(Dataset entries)
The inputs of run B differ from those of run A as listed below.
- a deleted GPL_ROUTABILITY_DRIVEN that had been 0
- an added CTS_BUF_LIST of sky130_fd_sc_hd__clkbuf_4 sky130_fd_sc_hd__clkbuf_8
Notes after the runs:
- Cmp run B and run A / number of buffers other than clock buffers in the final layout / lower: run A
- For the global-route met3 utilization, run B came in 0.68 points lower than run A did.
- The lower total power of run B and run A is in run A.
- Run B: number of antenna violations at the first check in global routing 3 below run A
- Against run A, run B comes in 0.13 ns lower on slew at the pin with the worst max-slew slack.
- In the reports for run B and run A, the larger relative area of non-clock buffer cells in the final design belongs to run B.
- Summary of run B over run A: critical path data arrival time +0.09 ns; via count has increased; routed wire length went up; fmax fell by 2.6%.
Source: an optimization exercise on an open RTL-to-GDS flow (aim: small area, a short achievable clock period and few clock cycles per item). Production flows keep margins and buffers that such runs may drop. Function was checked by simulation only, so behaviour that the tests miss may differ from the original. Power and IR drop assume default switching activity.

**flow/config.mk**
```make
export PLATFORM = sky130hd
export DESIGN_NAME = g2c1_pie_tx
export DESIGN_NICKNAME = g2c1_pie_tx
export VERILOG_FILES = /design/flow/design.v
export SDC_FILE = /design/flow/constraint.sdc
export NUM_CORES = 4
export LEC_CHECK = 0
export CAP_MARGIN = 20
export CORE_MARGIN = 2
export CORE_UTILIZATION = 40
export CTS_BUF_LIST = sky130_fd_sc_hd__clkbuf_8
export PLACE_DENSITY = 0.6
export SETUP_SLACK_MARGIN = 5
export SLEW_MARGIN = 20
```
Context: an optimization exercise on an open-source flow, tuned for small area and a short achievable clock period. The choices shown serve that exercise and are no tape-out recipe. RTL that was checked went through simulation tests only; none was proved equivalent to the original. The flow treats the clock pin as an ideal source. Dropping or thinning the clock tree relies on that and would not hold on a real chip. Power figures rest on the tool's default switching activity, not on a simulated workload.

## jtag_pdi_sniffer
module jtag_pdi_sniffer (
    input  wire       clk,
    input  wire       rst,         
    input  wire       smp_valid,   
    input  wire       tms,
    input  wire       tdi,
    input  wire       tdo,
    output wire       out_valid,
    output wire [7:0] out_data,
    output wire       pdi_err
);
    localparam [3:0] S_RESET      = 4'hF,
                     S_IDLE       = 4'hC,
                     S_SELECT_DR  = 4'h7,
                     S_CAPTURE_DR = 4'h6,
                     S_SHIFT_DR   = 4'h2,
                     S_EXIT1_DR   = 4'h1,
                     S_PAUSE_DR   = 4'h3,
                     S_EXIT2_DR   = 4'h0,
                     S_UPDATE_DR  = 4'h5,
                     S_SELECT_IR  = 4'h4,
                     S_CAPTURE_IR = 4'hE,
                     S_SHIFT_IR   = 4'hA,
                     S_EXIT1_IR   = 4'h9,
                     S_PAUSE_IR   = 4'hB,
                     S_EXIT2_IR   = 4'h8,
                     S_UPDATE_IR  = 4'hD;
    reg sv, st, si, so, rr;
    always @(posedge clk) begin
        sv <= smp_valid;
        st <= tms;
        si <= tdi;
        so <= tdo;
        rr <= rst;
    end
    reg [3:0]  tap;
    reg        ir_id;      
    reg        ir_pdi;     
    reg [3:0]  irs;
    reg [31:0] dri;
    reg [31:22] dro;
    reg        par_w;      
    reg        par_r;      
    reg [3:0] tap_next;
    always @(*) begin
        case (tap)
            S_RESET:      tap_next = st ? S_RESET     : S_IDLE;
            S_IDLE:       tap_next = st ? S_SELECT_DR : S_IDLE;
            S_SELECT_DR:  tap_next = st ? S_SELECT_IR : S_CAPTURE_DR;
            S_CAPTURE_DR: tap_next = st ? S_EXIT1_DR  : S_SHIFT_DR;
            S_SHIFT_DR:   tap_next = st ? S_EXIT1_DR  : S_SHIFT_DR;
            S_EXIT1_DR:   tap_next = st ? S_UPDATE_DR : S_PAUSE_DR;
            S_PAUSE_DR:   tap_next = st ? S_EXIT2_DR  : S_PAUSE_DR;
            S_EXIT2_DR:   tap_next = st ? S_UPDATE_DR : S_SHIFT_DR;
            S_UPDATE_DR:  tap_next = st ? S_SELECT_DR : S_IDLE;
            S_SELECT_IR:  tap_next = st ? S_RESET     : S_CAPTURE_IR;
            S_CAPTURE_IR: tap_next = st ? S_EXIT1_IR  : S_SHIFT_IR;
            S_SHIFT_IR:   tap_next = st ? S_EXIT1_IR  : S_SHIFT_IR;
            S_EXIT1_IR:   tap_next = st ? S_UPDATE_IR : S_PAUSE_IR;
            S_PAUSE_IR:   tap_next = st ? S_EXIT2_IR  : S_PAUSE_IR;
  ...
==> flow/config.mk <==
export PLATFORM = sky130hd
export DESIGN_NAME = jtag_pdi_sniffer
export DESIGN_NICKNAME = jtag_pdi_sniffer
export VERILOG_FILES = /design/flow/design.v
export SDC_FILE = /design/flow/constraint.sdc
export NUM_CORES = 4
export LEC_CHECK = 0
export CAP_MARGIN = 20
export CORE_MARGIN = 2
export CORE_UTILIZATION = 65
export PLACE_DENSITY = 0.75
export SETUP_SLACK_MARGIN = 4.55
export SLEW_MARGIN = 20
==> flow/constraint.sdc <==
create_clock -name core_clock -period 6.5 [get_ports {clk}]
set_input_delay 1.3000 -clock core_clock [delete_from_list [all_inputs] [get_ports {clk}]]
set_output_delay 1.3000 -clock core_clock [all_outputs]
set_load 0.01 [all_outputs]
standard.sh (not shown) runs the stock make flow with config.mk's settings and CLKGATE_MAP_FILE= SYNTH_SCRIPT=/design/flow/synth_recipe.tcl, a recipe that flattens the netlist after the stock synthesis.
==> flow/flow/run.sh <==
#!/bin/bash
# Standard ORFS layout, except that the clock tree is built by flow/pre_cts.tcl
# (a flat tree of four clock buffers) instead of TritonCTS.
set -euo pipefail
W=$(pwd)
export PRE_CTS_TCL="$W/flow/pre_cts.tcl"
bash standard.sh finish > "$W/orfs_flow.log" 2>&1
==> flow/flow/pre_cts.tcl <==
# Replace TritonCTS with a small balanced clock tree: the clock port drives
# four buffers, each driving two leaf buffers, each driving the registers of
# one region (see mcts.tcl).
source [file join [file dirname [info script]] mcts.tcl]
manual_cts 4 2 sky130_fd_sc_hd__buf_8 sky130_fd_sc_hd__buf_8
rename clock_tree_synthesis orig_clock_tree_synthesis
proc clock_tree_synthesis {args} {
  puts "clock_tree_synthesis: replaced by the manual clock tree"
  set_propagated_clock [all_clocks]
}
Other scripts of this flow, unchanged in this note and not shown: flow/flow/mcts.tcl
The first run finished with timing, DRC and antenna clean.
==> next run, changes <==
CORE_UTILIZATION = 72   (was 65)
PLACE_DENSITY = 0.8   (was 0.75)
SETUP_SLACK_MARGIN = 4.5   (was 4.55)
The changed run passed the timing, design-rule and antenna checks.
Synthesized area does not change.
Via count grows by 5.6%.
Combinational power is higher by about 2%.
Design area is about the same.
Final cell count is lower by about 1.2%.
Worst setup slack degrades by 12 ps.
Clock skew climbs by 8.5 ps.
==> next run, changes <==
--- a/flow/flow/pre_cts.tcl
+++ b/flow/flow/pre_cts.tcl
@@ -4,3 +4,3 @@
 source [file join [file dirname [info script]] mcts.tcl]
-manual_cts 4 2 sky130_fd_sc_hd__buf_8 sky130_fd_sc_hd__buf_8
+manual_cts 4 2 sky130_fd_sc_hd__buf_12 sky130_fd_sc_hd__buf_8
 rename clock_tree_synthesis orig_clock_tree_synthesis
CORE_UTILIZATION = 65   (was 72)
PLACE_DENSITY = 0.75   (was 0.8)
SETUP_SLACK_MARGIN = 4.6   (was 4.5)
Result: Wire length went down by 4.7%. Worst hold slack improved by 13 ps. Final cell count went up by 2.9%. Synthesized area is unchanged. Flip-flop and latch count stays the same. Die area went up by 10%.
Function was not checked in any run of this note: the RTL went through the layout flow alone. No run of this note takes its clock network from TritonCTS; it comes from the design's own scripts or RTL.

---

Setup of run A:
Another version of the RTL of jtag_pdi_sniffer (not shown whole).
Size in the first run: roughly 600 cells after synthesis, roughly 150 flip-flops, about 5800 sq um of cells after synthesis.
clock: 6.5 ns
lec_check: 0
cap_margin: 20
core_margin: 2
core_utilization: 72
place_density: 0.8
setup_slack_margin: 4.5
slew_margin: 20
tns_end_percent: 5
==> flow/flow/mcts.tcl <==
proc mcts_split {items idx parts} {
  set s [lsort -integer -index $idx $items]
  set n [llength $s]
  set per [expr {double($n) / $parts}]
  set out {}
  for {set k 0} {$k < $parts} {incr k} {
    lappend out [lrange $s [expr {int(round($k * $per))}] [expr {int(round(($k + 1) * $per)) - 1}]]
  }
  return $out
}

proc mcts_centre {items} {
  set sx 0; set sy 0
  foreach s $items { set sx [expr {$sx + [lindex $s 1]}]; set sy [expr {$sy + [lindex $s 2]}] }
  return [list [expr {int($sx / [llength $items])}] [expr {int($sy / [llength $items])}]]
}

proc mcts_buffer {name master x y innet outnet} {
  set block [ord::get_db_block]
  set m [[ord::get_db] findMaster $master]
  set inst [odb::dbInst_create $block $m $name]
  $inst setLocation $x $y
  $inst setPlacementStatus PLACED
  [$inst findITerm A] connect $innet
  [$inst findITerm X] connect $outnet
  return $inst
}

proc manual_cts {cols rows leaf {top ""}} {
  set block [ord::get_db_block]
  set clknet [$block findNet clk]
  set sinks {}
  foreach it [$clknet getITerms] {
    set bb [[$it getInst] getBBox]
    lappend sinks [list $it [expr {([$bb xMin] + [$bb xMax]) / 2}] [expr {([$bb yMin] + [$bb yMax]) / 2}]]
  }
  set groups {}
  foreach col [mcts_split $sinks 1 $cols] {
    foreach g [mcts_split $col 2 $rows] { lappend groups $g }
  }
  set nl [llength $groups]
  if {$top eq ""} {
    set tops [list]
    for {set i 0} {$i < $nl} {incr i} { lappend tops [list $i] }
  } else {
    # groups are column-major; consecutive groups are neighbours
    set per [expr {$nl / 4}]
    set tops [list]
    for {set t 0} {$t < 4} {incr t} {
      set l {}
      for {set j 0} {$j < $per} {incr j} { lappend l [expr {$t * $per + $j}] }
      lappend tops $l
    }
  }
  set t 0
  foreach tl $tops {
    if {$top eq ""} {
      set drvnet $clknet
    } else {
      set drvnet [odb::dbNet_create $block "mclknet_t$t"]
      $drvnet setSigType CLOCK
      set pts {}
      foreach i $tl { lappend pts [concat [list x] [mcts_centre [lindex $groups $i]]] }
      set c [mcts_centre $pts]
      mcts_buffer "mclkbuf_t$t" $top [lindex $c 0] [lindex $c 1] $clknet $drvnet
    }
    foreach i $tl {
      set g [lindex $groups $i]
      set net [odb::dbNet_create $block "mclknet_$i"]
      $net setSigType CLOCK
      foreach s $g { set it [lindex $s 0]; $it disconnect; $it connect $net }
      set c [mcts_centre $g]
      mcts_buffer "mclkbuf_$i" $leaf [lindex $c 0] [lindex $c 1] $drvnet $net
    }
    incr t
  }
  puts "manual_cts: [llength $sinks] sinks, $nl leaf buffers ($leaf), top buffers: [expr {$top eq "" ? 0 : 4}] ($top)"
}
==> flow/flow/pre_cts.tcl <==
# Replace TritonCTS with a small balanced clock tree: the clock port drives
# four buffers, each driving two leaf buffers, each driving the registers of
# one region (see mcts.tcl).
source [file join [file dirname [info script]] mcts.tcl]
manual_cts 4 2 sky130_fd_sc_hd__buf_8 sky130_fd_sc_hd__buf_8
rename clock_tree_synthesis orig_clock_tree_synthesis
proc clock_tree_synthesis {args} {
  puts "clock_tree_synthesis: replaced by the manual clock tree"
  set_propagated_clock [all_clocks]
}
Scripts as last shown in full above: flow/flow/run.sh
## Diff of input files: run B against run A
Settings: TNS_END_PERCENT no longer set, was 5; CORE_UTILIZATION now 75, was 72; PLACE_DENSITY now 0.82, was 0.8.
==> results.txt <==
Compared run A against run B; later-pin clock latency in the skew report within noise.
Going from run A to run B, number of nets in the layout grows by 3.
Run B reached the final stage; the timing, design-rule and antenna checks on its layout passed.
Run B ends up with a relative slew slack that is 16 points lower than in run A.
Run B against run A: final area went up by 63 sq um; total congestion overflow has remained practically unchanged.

## Task description
Write down, word for word, the lines above from the one containing "Function was not" through the one containing "Another version of", both ends included.

## Response to this exercise
Function was not checked in any run of this note: the RTL went through the layout flow alone. No run of this note takes its clock network from TritonCTS; it comes from the design's own scripts or RTL.

---

Setup of run A:
Another version of the RTL of jtag_pdi_sniffer (not shown whole).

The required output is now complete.